A diabetic foot exam is used to check for foot health problems in people with diabetes. When ulcers or other foot problems are found and treated early, it can prevent serious complications.

Why do I need a diabetic foot exam?

People with diabetes should get a diabetic foot exam at least once a year. You may need an exam more often if your feet have any of the following symptoms:

  • Tingling
  • Numbness
  • Pain
  • Burning sensation
  • Swelling
  • Pain and difficulty when walking

You should call your health care provider right away if you have any of the following symptoms, which are signs of a serious infection:

  • A blister, cut, or other foot injury that doesn't start to heal after a few days
  • A foot injury that feels warm when you touch it
  • Redness around a foot injury
  • A callus with dried blood inside it
  • An injury that is black and smelly. This is a sign of gangrene, the death of body tissue. If not treated promptly, gangrene can lead to amputation of the foot, or even death.

What happens during a diabetic foot exam?

A diabetic foot exam may be done by your primary care provider and/or a foot doctor, known as a podiatrist. A foot doctor specializes in keeping feet healthy and treating diseases of the feet. The exam usually includes the following:

General assessment. Your provider will:

  • Ask questions about your health history and any previous problems you've had with your feet.
  • Check your shoes for proper fit and ask questions about your other footwear. Shoes that don't fit well or are otherwise uncomfortable can lead to blisters, calluses, and ulcers.

Dermatological assessment. Your provider will:

  • Look for various skin problems, including dryness, cracking, calluses, blisters, and ulcers.
  • Check the toenails for cracks or fungal infection.
  • Check between the toes for signs of a fungal infection.

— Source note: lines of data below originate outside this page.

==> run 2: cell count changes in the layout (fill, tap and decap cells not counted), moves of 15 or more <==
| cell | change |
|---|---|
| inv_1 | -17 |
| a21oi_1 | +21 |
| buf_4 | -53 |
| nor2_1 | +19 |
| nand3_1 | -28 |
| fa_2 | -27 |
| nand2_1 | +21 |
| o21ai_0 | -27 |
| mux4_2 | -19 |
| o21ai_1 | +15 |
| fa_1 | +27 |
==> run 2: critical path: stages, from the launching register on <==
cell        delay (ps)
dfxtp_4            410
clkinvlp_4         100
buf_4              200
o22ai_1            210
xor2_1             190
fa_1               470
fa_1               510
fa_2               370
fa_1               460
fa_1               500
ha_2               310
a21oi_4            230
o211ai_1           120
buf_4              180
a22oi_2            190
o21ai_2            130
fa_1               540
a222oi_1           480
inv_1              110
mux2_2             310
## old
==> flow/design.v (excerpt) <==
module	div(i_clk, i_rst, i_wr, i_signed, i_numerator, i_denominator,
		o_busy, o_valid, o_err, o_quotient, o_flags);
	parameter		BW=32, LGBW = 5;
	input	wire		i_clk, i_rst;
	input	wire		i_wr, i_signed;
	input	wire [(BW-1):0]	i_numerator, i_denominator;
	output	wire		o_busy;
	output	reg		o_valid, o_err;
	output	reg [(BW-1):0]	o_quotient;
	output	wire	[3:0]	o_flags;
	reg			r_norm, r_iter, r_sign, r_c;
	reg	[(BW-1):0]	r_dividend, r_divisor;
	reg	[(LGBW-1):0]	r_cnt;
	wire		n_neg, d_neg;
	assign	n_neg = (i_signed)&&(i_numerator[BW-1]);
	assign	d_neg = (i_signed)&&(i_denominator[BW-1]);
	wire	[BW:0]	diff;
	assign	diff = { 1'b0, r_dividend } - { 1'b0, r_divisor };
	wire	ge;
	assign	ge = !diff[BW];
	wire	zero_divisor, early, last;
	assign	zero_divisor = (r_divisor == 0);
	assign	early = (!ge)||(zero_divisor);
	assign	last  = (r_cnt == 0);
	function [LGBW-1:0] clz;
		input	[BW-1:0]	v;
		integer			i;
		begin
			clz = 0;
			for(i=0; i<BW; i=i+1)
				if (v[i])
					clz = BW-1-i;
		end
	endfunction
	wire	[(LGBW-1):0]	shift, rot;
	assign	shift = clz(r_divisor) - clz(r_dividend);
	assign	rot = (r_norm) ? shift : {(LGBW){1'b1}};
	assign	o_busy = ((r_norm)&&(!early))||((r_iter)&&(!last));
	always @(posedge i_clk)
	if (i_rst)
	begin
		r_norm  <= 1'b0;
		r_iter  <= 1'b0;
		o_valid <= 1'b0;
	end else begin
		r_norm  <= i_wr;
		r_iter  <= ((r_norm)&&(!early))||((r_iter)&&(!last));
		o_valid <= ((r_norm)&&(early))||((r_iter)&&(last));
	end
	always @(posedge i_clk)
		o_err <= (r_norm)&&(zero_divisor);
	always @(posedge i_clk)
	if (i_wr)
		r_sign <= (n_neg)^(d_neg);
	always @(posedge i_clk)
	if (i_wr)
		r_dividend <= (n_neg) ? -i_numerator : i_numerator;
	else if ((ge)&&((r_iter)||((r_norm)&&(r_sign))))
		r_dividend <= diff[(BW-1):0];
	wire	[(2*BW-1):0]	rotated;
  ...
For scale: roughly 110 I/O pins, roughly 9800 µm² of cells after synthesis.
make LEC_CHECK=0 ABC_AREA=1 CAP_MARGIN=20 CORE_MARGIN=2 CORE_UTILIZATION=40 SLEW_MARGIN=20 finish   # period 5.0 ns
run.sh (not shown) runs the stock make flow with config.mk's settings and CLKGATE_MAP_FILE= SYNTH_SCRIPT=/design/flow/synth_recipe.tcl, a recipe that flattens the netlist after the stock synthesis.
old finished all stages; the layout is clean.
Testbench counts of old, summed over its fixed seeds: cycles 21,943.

Neurologic assessments. These are a series of tests that include:

  • Monofilament test. Your provider will brush a soft nylon fiber called a monofilament over your foot and toes to test your foot's sensitivity to touch.
  • Tuning fork and visual perception tests (VPT). Your provider will place a tuning fork or other device against your foot and toes to see if you can feel the vibration it produces.
  • Pinprick test. Your provider will gently poke the bottom of your foot with a small pin to see if you can feel it.
  • Ankle reflexes. Your provider will check your ankle reflexes by tapping on your foot with a small mallet. This is similar to a test you may get at an annual physical, in which your provider taps just below your knee to check your reflexes.

Musculoskeletal assessment. Your provider will:

  • Look for abnormalities in the shape and structure of your foot.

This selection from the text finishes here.